Supplied records:
━━━━━━━━━━━━━━━━━━━━━━━━━━━━━━

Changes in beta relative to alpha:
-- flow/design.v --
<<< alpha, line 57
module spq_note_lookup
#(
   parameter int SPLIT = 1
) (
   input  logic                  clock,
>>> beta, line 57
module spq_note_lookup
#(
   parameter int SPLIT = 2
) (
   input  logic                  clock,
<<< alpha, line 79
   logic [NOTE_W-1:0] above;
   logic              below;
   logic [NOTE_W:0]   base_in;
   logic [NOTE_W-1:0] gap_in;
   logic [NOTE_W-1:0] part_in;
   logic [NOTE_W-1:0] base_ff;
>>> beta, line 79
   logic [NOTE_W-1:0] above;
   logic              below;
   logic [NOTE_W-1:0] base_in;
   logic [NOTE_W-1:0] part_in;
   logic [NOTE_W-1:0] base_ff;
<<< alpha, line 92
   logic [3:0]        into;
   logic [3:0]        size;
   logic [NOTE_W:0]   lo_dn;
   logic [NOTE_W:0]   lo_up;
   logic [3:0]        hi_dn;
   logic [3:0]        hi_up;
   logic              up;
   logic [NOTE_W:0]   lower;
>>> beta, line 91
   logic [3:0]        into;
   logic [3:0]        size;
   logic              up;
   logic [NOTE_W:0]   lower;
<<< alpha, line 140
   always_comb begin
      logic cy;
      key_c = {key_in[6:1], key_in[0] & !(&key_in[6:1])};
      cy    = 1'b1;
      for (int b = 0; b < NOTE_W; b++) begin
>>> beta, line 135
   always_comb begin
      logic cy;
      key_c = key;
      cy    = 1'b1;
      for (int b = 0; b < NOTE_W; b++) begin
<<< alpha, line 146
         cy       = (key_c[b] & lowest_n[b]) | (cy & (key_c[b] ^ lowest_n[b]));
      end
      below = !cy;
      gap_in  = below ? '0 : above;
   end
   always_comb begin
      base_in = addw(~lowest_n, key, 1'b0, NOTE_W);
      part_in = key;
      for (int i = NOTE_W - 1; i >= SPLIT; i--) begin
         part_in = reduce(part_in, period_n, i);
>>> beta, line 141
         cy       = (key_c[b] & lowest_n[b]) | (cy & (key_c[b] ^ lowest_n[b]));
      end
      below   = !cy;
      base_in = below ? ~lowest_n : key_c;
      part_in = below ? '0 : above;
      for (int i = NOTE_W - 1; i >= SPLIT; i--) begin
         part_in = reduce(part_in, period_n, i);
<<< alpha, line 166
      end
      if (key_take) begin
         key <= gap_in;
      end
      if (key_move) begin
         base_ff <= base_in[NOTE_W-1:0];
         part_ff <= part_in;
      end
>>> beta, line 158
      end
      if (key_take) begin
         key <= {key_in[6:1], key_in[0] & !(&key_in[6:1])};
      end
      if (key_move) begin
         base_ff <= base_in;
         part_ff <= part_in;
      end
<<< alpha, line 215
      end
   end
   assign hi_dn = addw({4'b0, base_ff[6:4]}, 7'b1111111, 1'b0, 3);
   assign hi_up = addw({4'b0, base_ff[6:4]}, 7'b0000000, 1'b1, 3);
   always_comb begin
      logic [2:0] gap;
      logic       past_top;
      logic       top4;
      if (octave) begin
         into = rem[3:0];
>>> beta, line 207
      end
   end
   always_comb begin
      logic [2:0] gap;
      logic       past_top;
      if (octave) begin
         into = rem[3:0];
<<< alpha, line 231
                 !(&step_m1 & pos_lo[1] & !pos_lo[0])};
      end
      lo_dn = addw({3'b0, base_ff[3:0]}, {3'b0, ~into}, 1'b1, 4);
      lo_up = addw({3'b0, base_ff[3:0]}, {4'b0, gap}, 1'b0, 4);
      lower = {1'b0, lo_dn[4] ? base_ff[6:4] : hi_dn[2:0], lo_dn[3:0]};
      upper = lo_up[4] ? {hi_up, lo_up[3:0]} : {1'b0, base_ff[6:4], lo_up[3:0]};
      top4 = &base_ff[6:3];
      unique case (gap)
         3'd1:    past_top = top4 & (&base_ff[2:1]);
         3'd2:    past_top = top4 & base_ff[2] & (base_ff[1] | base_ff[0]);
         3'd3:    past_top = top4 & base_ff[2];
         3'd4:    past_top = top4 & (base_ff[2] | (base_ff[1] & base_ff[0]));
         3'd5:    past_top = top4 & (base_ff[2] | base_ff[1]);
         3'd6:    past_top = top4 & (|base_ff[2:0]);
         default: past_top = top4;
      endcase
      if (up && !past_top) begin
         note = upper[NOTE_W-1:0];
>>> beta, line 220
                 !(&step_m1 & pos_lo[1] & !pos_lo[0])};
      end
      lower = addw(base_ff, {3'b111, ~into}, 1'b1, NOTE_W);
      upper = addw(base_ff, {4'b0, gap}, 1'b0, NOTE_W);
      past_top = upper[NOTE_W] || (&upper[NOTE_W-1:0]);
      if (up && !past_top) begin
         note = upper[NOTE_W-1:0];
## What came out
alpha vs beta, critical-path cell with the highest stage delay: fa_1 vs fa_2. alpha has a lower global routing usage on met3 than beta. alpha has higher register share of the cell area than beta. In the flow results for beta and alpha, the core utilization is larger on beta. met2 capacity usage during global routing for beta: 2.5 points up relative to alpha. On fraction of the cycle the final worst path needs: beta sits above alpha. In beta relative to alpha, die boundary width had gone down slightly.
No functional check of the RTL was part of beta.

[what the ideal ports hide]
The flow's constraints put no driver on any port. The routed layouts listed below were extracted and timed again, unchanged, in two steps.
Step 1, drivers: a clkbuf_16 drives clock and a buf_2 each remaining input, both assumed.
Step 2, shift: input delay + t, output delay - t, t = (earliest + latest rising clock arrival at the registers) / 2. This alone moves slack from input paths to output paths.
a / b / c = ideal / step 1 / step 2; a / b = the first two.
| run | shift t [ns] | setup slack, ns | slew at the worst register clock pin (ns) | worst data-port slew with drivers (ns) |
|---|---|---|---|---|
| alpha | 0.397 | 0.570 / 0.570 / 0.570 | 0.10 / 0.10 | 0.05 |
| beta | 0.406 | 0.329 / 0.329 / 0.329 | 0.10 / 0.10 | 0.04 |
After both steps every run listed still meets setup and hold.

━━━━━━━━━━━━━━━━━━━━━━━━━━━━━━

Exercise: Output an exact copy of each record.

Result for this task:
Changes in beta relative to alpha:
-- flow/design.v --
<<< alpha, line 57
module spq_note_lookup
#(
   parameter int SPLIT = 1
) (
   input  logic                  clock,
>>> beta, line 57
module spq_note_lookup
#(
   parameter int SPLIT = 2
) (
   input  logic                  clock,
<<< alpha, line 79
   logic [NOTE_W-1:0] above;
   logic              below;
   logic [NOTE_W:0]   base_in;
   logic [NOTE_W-1:0] gap_in;
   logic [NOTE_W-1:0] part_in;
   logic [NOTE_W-1:0] base_ff;
>>> beta, line 79
   logic [NOTE_W-1:0] above;
   logic              below;
   logic [NOTE_W-1:0] base_in;
   logic [NOTE_W-1:0] part_in;
   logic [NOTE_W-1:0] base_ff;
<<< alpha, line 92
   logic [3:0]        into;
   logic [3:0]        size;
   logic [NOTE_W:0]   lo_dn;
   logic [NOTE_W:0]   lo_up;
   logic [3:0]        hi_dn;
   logic [3:0]        hi_up;
   logic              up;
   logic [NOTE_W:0]   lower;
>>> beta, line 91
   logic [3:0]        into;
   logic [3:0]        size;
   logic              up;
   logic [NOTE_W:0]   lower;
<<< alpha, line 140
   always_comb begin
      logic cy;
      key_c = {key_in[6:1], key_in[0] & !(&key_in[6:1])};
      cy    = 1'b1;
      for (int b = 0; b < NOTE_W; b++) begin
>>> beta, line 135
   always_comb begin
      logic cy;
      key_c = key;
      cy    = 1'b1;
      for (int b = 0; b < NOTE_W; b++) begin
<<< alpha, line 146
         cy       = (key_c[b] & lowest_n[b]) | (cy & (key_c[b] ^ lowest_n[b]));
      end
      below = !cy;
      gap_in  = below ? '0 : above;
   end
   always_comb begin
      base_in = addw(~lowest_n, key, 1'b0, NOTE_W);
      part_in = key;
      for (int i = NOTE_W - 1; i >= SPLIT; i--) begin
         part_in = reduce(part_in, period_n, i);
>>> beta, line 141
         cy       = (key_c[b] & lowest_n[b]) | (cy & (key_c[b] ^ lowest_n[b]));
      end
      below   = !cy;
      base_in = below ? ~lowest_n : key_c;
      part_in = below ? '0 : above;
      for (int i = NOTE_W - 1; i >= SPLIT; i--) begin
         part_in = reduce(part_in, period_n, i);
<<< alpha, line 166
      end
      if (key_take) begin
         key <= gap_in;
      end
      if (key_move) begin
         base_ff <= base_in[NOTE_W-1:0];
         part_ff <= part_in;
      end
>>> beta, line 158
      end
      if (key_take) begin
         key <= {key_in[6:1], key_in[0] & !(&key_in[6:1])};
      end
      if (key_move) begin
         base_ff <= base_in;
         part_ff <= part_in;
      end
<<< alpha, line 215
      end
   end
   assign hi_dn = addw({4'b0, base_ff[6:4]}, 7'b1111111, 1'b0, 3);
   assign hi_up = addw({4'b0, base_ff[6:4]}, 7'b0000000, 1'b1, 3);
   always_comb begin
      logic [2:0] gap;
      logic       past_top;
      logic       top4;
      if (octave) begin
         into = rem[3:0];
>>> beta, line 207
      end
   end
   always_comb begin
      logic [2:0] gap;
      logic       past_top;
      if (octave) begin
         into = rem[3:0];
<<< alpha, line 231
                 !(&step_m1 & pos_lo[1] & !pos_lo[0])};
      end
      lo_dn = addw({3'b0, base_ff[3:0]}, {3'b0, ~into}, 1'b1, 4);
      lo_up = addw({3'b0, base_ff[3:0]}, {4'b0, gap}, 1'b0, 4);
      lower = {1'b0, lo_dn[4] ? base_ff[6:4] : hi_dn[2:0], lo_dn[3:0]};
      upper = lo_up[4] ? {hi_up, lo_up[3:0]} : {1'b0, base_ff[6:4], lo_up[3:0]};
      top4 = &base_ff[6:3];
      unique case (gap)
         3'd1:    past_top = top4 & (&base_ff[2:1]);
         3'd2:    past_top = top4 & base_ff[2] & (base_ff[1] | base_ff[0]);
         3'd3:    past_top = top4 & base_ff[2];
         3'd4:    past_top = top4 & (base_ff[2] | (base_ff[1] & base_ff[0]));
         3'd5:    past_top = top4 & (base_ff[2] | base_ff[1]);
         3'd6:    past_top = top4 & (|base_ff[2:0]);
         default: past_top = top4;
      endcase
      if (up && !past_top) begin
         note = upper[NOTE_W-1:0];
>>> beta, line 220
                 !(&step_m1 & pos_lo[1] & !pos_lo[0])};
      end
      lower = addw(base_ff, {3'b111, ~into}, 1'b1, NOTE_W);
      upper = addw(base_ff, {4'b0, gap}, 1'b0, NOTE_W);
      past_top = upper[NOTE_W] || (&upper[NOTE_W-1:0]);
      if (up && !past_top) begin
         note = upper[NOTE_W-1:0];
## What came out
alpha vs beta, critical-path cell with the highest stage delay: fa_1 vs fa_2. alpha has a lower global routing usage on met3 than beta. alpha has higher register share of the cell area than beta. In the flow results for beta and alpha, the core utilization is larger on beta. met2 capacity usage during global routing for beta: 2.5 points up relative to alpha. On fraction of the cycle the final worst path needs: beta sits above alpha. In beta relative to alpha, die boundary width had gone down slightly.
No functional check of the RTL was part of beta.

[what the ideal ports hide]
The flow's constraints put no driver on any port. The routed layouts listed below were extracted and timed again, unchanged, in two steps.
Step 1, drivers: a clkbuf_16 drives clock and a buf_2 each remaining input, both assumed.
Step 2, shift: input delay + t, output delay - t, t = (earliest + latest rising clock arrival at the registers) / 2. This alone moves slack from input paths to output paths.
a / b / c = ideal / step 1 / step 2; a / b = the first two.
| run | shift t [ns] | setup slack, ns | slew at the worst register clock pin (ns) | worst data-port slew with drivers (ns) |
|---|---|---|---|---|
| alpha | 0.397 | 0.570 / 0.570 / 0.570 | 0.10 / 0.10 | 0.05 |
| beta | 0.406 | 0.329 / 0.329 / 0.329 | 0.10 / 0.10 | 0.04 |
After both steps every run listed still meets setup and hold.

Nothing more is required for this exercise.